Session: 09-02-03 Wind Energy: Moorings I

Submission Number: 156904

Evaluation of Mooring Tension Reduction Ratio of Load Reduction Device Using HydroQus 

To be competitive in the floating offshore wind market, it is essential to be economical. To this end, efforts are being made to reduce the capital expenditure on mooring systems. Reducing the size of the mooring chain or the length of the mooring line through mooring load reducing devices (LRDs) has been proposed. These LRDs are characterized by nonlinear stiffness with three phases. This study aims to verify that their proposed 3-phase nonlinear stiffness is realized in practice and to evaluate the mooring load reduction.

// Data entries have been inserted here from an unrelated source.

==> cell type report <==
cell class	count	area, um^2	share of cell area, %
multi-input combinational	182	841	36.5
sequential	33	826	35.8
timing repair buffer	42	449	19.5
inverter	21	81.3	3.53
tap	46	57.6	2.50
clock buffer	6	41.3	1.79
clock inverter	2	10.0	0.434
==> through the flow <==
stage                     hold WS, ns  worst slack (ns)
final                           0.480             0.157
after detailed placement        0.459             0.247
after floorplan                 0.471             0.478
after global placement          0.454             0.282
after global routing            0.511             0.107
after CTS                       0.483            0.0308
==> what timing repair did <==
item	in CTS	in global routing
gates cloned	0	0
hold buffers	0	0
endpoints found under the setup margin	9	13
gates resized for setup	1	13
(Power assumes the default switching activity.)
[src/rtl/sync_fifo.sv]
// Synchronous first-word-fall-through FIFO, one per input lane.
// Ports:
//   clk      rising-edge clock
//   reset    synchronous, active-low reset (empties the FIFO)
//   wr_en    write strobe; ignored while full
//   wr_data  data to write
//   rd_en    pop strobe; ignored while empty
//   rd_data  head entry, valid whenever empty==0
//   empty    no entries held
//   full     Depth entries held (from registered count only)
module sync_fifo #(
  parameter int unsigned DataWidth = 8,
  parameter int unsigned Depth     = 4
) (
  input  logic                 clk,
  input  logic                 reset,
  input  logic                 wr_en,
  input  logic [DataWidth-1:0] wr_data,
  input  logic                 rd_en,
  output logic [DataWidth-1:0] rd_data,
  output logic                 empty,
  output logic                 full
);

  localparam int unsigned PtrW = $clog2(Depth);
  localparam logic [PtrW:0] DepthCnt = (PtrW + 1)'(Depth);

  logic [DataWidth-1:0] mem_q [Depth];
  logic [PtrW-1:0]      wr_ptr_q, rd_ptr_q;
  logic [PtrW:0]        count_q;
  logic                 push, pop;

  assign full    = (count_q == DepthCnt);
  assign empty   = (count_q == '0);
  assign rd_data = mem_q[rd_ptr_q];

  // Full is judged on the registered count, so a same-cycle pop does not
  // make room for a write in that cycle.
  assign push = wr_en && !full;
  assign pop  = rd_en && !empty;

  always_ff @(posedge clk) begin
    if (!reset) begin
      wr_ptr_q <= '0;
      rd_ptr_q <= '0;
      count_q  <= '0;
    end else begin
      if (push) begin
        wr_ptr_q <= wr_ptr_q + 1'b1;
      end
      if (pop) begin
        rd_ptr_q <= rd_ptr_q + 1'b1;
      end
      unique case ({push, pop})
        2'b10:   count_q <= count_q + 1'b1;
        2'b01:   count_q <= count_q - 1'b1;
        default: count_q <= count_q;
      endcase
    end
  end

  // Storage needs no reset; entries are only read once written.
  always_ff @(posedge clk) begin
    if (push) begin
      mem_q[wr_ptr_q] <= wr_data;
    end
  end

endmodule : sync_fifo

[src/rtl/mux_arb_2x1.sv]
// Two-lane to one-lane stream merger.
// Each lane feeds its own FIFO; a round-robin arbiter drains the FIFOs into a
// registered output stage with valid/ready backpressure, tagging every byte
// with its source lane.
// Ports:
//   clk, reset           clock; synchronous active-low reset
//   dataIn0/validIn0     lane 0 data and write strobe
//   dataIn1/validIn1     lane 1 data and write strobe
//   full0/full1          lane FIFO holds FIFO_DEPTH entries
//   outReady             downstream accepts dataOut this cycle
//   dataOut/selOut       registered merged data and its source lane
//   validOut             registered output-valid
module mux_arb_2x1
  import mux_arb_2x1_pkg::*;
#(
  parameter int unsigned DATA_WIDTH = DATA_WIDTH_DEFAULT,
  parameter int unsigned FIFO_DEPTH = 4
) (
  input  logic                  clk,
  input  logic                  reset,
  input  logic [DATA_WIDTH-1:0] dataIn0,
  input  logic                  validIn0,
  input  logic [DATA_WIDTH-1:0] dataIn1,
  input  logic                  validIn1,
  output logic                  full0,
  output logic                  full1,
  input  logic                  outReady,
  output logic [DATA_WIDTH-1:0] dataOut,
  output logic                  validOut,
  output logic                  selOut
);

  logic [DATA_WIDTH-1:0] rd_data0, rd_data1;
  logic                  empty0, empty1;
  logic                  pop0, pop1;

  logic [DATA_WIDTH-1:0] data_q, data_d;
  logic                  valid_q, valid_d;
  logic                  sel_q, sel_d;
  logic                  last_q, last_d;

  logic                  load;
  logic                  grant;

  sync_fifo #(
    .DataWidth(DATA_WIDTH),
    .Depth    (FIFO_DEPTH)
  ) u_fifo0 (
    .clk    (clk),
    .reset  (reset),
    .wr_en  (validIn0),
    .wr_data(dataIn0),
    .rd_en  (pop0),
    .rd_data(rd_data0),
    .empty  (empty0),
    .full   (full0)
  );

  sync_fifo #(
    .DataWidth(DATA_WIDTH),
    .Depth    (FIFO_DEPTH)
  ) u_fifo1 (
    .clk    (clk),
    .reset  (reset),
    .wr_en  (validIn1),
    .wr_data(dataIn1),
    .rd_en  (pop1),
    .rd_data(rd_data1),
    .empty  (empty1),
    .full   (full1)
  );

  always_comb begin
    grant  = LANE0;
    load   = 1'b0;
    pop0   = 1'b0;
    pop1   = 1'b0;
    data_d = data_q;
    sel_d  = sel_q;
    valid_d = valid_q;
    last_d = last_q;

    // Alternate only under contention; a lone non-empty lane always wins.
    if (!empty0 && !empty1) begin
      grant = !last_q;
    end else if (!empty1) begin
      grant = LANE1;
    end

    load = (!valid_q || outReady) && (!empty0 || !empty1);

    if (load) begin
      pop0    = (grant == LANE0);
      pop1    = (grant == LANE1);
      data_d  = (grant == LANE1) ? rd_data1 : rd_data0;
      sel_d   = grant;
      valid_d = 1'b1;
      last_d  = grant;
    end else if (valid_q && outReady) begin
      // Drained with nothing queued: drop valid, keep data/sel as they were.
      valid_d = 1'b0;
    end
  end

  always_ff @(posedge clk) begin
    if (!reset) begin
      data_q  <= '0;
      valid_q <= 1'b0;
      sel_q   <= LANE0;
      last_q  <= LAST_RESET;
    end else begin
      data_q  <= data_d;
      valid_q <= valid_d;
      sel_q   <= sel_d;
      last_q  <= last_d;
    end
  end

  assign dataOut  = data_q;
  assign validOut = valid_q;
  assign selOut   = sel_q;

endmodule : mux_arb_2x1
--- src/rtl/bp_be_stride_table.sv ---
// Direct-mapped flop table: one combinational read port, one write port.
// Flush clears every valid bit (entry MSB).
module bp_be_stride_table
  import bp_be_stride_detector_pkg::*;
#(
  parameter int unsigned entries_p = 8,
  parameter int unsigned width_p   = 8,
  localparam int unsigned IdxWidth = $clog2(entries_p)
) (
  input  logic                clk_i,
  input  logic                reset_n_i,
  input  logic                flush_i,
  input  logic [IdxWidth-1:0] r_idx_i,
  output logic [width_p-1:0]  r_data_o,
  input  logic                w_v_i,
  input  logic [IdxWidth-1:0] w_idx_i,
  input  logic [width_p-1:0]  w_data_i
);

  logic [width_p-1:0] mem_q [entries_p];

  assign r_data_o = mem_q[r_idx_i];

  // Storage update: reset wipes, flush invalidates, else single write.
  always_ff @(posedge clk_i) begin
    if (!reset_n_i) begin
      for (int i = 0; i < entries_p; i++) mem_q[i] <= '0;
    end else if (flush_i) begin
      for (int i = 0; i < entries_p; i++) mem_q[i][width_p-1] <= 1'b0;
    end else if (w_v_i) begin
      mem_q[w_idx_i] <= w_data_i;
    end
  end

endmodule

--- src/rtl/bp_be_stride_detector.sv ---
// Per-PC constant-stride detector feeding the BE prefetch generator.
// Optional BP_BE_STRIDE_DETECTOR_STATS_EN adds trigger/drop counters.
module bp_be_stride_detector
  import bp_be_stride_detector_pkg::*;
#(
  parameter int unsigned vaddr_width_p    = vaddr_width_gp,
  parameter int unsigned entries_p        = 8,
  parameter int unsigned loop_range_p     = 8,
  parameter int unsigned stride_width_p   = 8,
  parameter int unsigned conf_width_p     = 2,
  parameter int unsigned threshold_p      = 2,
  parameter int unsigned prefetch_depth_p = 8
) (
  input  logic                      clk_i,
  input  logic                      reset_n_i,
  input  logic                      flush_i,
  input  logic                      v_i,
  input  logic [vaddr_width_p-1:0]  pc_i,
  input  logic [dpath_width_gp-1:0] eff_addr_i,
  output logic                      v_o,
  input  logic                      ready_and_i,
  output logic [vaddr_width_p-1:0]  pc_o,
  output logic [dpath_width_gp-1:0] eff_addr_o,
  output logic [stride_width_p-1:0] stride_o,
  output logic [loop_range_p-1:0]   loop_counter_o
`ifdef BP_BE_STRIDE_DETECTOR_STATS_EN
  , output logic [31:0]             trigger_cnt_o
  , output logic [31:0]             drop_cnt_o
`endif
);

  localparam int unsigned IdxWidth = $clog2(entries_p);
  localparam int unsigned TagWidth = vaddr_width_p - 1 - IdxWidth;
  localparam int unsigned EntryWidth = `BP_BE_STRIDE_ENTRY_WIDTH(TagWidth, dpath_width_gp,
      stride_width_p, conf_width_p, loop_range_p);

  `BP_BE_STRIDE_ENTRY_DECLARE(TagWidth, dpath_width_gp, stride_width_p, conf_width_p,
      loop_range_p);

  localparam logic [conf_width_p-1:0] ConfMax  = '1;
  localparam logic [conf_width_p-1:0] ConfThr  = conf_width_p'(threshold_p);
  localparam logic [conf_width_p-1:0] ConfPre  = conf_width_p'(threshold_p - 1);
  localparam logic [loop_range_p-1:0] IssueEnd = loop_range_p'(prefetch_depth_p - 1);

  logic [IdxWidth-1:0]       idx;
  logic [TagWidth-1:0]       tag;
  logic                      unused_pc;
  bp_be_stride_entry_s       rd_entry, wr_entry;
  logic                      hit, match, trigger, trigger_v, accept, drop;
  logic [dpath_width_gp-1:0] delta;

  logic                      v_q, v_d;
  logic [vaddr_width_p-1:0]  pc_q, pc_d;
  logic [dpath_width_gp-1:0] eff_addr_q, eff_addr_d;
  logic [stride_width_p-1:0] stride_q, stride_d;

  // Bit 0 of the PC never distinguishes loads.
  assign idx       = pc_i[1 +: IdxWidth];
  assign tag       = pc_i[vaddr_width_p-1:1+IdxWidth];
  assign unused_pc = pc_i[0];

  bp_be_stride_table #(
    .entries_p (entries_p),
    .width_p   (EntryWidth)
  ) u_table (
    .clk_i     (clk_i),
    .reset_n_i (reset_n_i),
    .flush_i   (flush_i),
    .r_idx_i   (idx),
    .r_data_o  (rd_entry),
    .w_v_i     (v_i & ~flush_i),
    .w_idx_i   (idx),
    .w_data_i  (wr_entry)
  );

  assign hit   = rd_entry.valid && (rd_entry.tag == tag);
  assign delta = eff_addr_i - rd_entry.last_addr;
  assign match = stride_in_range(delta, stride_width_p) &&
                 (delta[stride_width_p-1:0] == rd_entry.stride);

  // Entry update and trigger decision for the observed load.
  always_comb begin
    wr_entry = rd_entry;
    trigger  = 1'b0;
    if (!hit) begin
      wr_entry           = '0;
      wr_entry.valid     = 1'b1;
      wr_entry.tag       = tag;
      wr_entry.last_addr = eff_addr_i;
    end else begin
      wr_entry.last_addr = eff_addr_i;
      if (match) begin
        if (rd_entry.conf != ConfMax) wr_entry.conf = rd_entry.conf + conf_width_p'(1);
        if (rd_entry.conf == ConfPre) begin
          trigger         = 1'b1;
          wr_entry.issued = '0;
        end else if (rd_entry.conf >= ConfThr) begin
          // Re-issue every prefetch_depth_p matching loads.
          if (rd_entry.issued == IssueEnd) begin
            trigger         = 1'b1;
            wr_entry.issued = '0;
          end else begin
            wr_entry.issued = rd_entry.issued + loop_range_p'(1);
          end
        end
      end else begin
        wr_entry.stride = delta[stride_width_p-1:0];
        wr_entry.conf   = '0;
        wr_entry.issued = '0;
      end
    end
  end

  assign trigger_v = v_i && !flush_i && trigger;
  assign accept    = trigger_v && (!v_q || ready_and_i);
  assign drop      = trigger_v && v_q && !ready_and_i;

  // Output register next state: load on accept, clear on consume.
  always_comb begin
    v_d        = v_q;
    pc_d       = pc_q;
    eff_addr_d = eff_addr_q;
    stride_d   = stride_q;
    if (accept) begin
      v_d        = 1'b1;
      pc_d       = pc_i;
      eff_addr_d = eff_addr_i;
      stride_d   = rd_entry.stride;
    end else if (v_q && ready_and_i) begin
      v_d = 1'b0;
    end
  end

  // Output register state.
  always_ff @(posedge clk_i) begin
    if (!reset_n_i) begin
      v_q        <= 1'b0;
      pc_q       <= '0;
      eff_addr_q <= '0;
      stride_q   <= '0;
    end else begin
      v_q        <= v_d;
      pc_q       <= pc_d;
      eff_addr_q <= eff_addr_d;
      stride_q   <= stride_d;
    end
  end

  assign v_o            = v_q;
  assign pc_o           = pc_q;
  assign eff_addr_o     = eff_addr_q;
  assign stride_o       = stride_q;
  assign loop_counter_o = loop_range_p'(prefetch_depth_p);

`ifdef BP_BE_STRIDE_DETECTOR_STATS_EN
  logic [31:0] trigger_cnt_q, drop_cnt_q;

  // Free-running wrap-around event counters.
  always_ff @(posedge clk_i) begin
    if (!reset_n_i) begin
      trigger_cnt_q <= '0;
      drop_cnt_q    <= '0;
    end else begin
      if (accept) trigger_cnt_q <= trigger_cnt_q + 32'd1;
      if (drop)   drop_cnt_q    <= drop_cnt_q + 32'd1;
    end
  end

  assign trigger_cnt_o = trigger_cnt_q;
  assign drop_cnt_o    = drop_cnt_q;
`endif

endmodule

This study is based on a FOWT consisting of IEA 15 MW wind turbine, VolturnUS semi-submersible floater, three catenary moorings with 185 mm R3 studless mooring chain. The wind turbine, tower, and floater are modeled as rigid elements. Beam elements were placed along the centerline of the floater and tower. This is to account for drag force due to current and wind. The catenary lines were modeled by placing beam elements and joint elements along the layout calculated by the elastic catenary equation. For LRD, we chose products with relatively large amounts of information. Before applying LRD, it is necessary to determine the level of mooring load experienced by the target FOWT. To do this, an integrated load analysis (ILA) must be performed. The ILA was performed with HydroQus, developed by the authors. For the ILA with HydroQus, frequency response analysis was performed on the floater to derive the hydrodynamic coefficients. To define the environmental conditions required for ILA, we analyzed the environmental conditions in Ulsan, South Korea. The ILA was performed for DLC 6.1, which is the ultimate limit state. The environmental loads were wind speed, wave height, wave period and current with a 50 year return period. The reason for the selection of the DLC was to obtain the mooring peak loads required for LRD design and performance verification. From the ILA results, the specifications of the LRD could be determined.

The determined LRDs were verified to reproduce the stiffness curves presented in the reference data. We modeled the LRD as a cylinder-shaped buoyant body with two arms. To derive the stiffness curves, we constrained the 6 degrees of freedom of one arm and moved the other arm. The direction of translation of the arm was the same as the direction of the mooring load. HydroQus was used for the validation simulations, which accounted for hydrostatic pressure and drag forces acting on the buoyant body of the LRD. Through validation, we found that the stiffness curves differ from those presented in the reference. The difference is likely due to the drag force acting on the buoyant body. To reproduce the stiffness curves presented in the reference data, it was necessary to increase the rotational speed of the LRD exponentially during the simulation. The fact that the stiffness curve changes with the speed of motion means that the performance of the LRD can vary depending on the sea state.

As mentioned earlier, the purpose of this study is to evaluate the mooring load reduction rate. ILA was performed for the case with the directly modeled LRD and for the case where the springs placed at the location of the LRD were defined with the nonlinear stiffness presented in the reference data. A comparison and analysis of the mooring load reduction in these two cases will be presented at the conference.

Presenting Author: Dong Ho Yoon Inha University

Presenting Author Biography: Dongho yoon is a doctor program in the Department of Naval Architecture and Ocean Engineering at INHA University, South Korea

He has been studying FSI of floating offshore wind turbines.

Today he will present Evaluation of Mooring Tension Reduction Ratio of Load Reduction Device using HydroQus.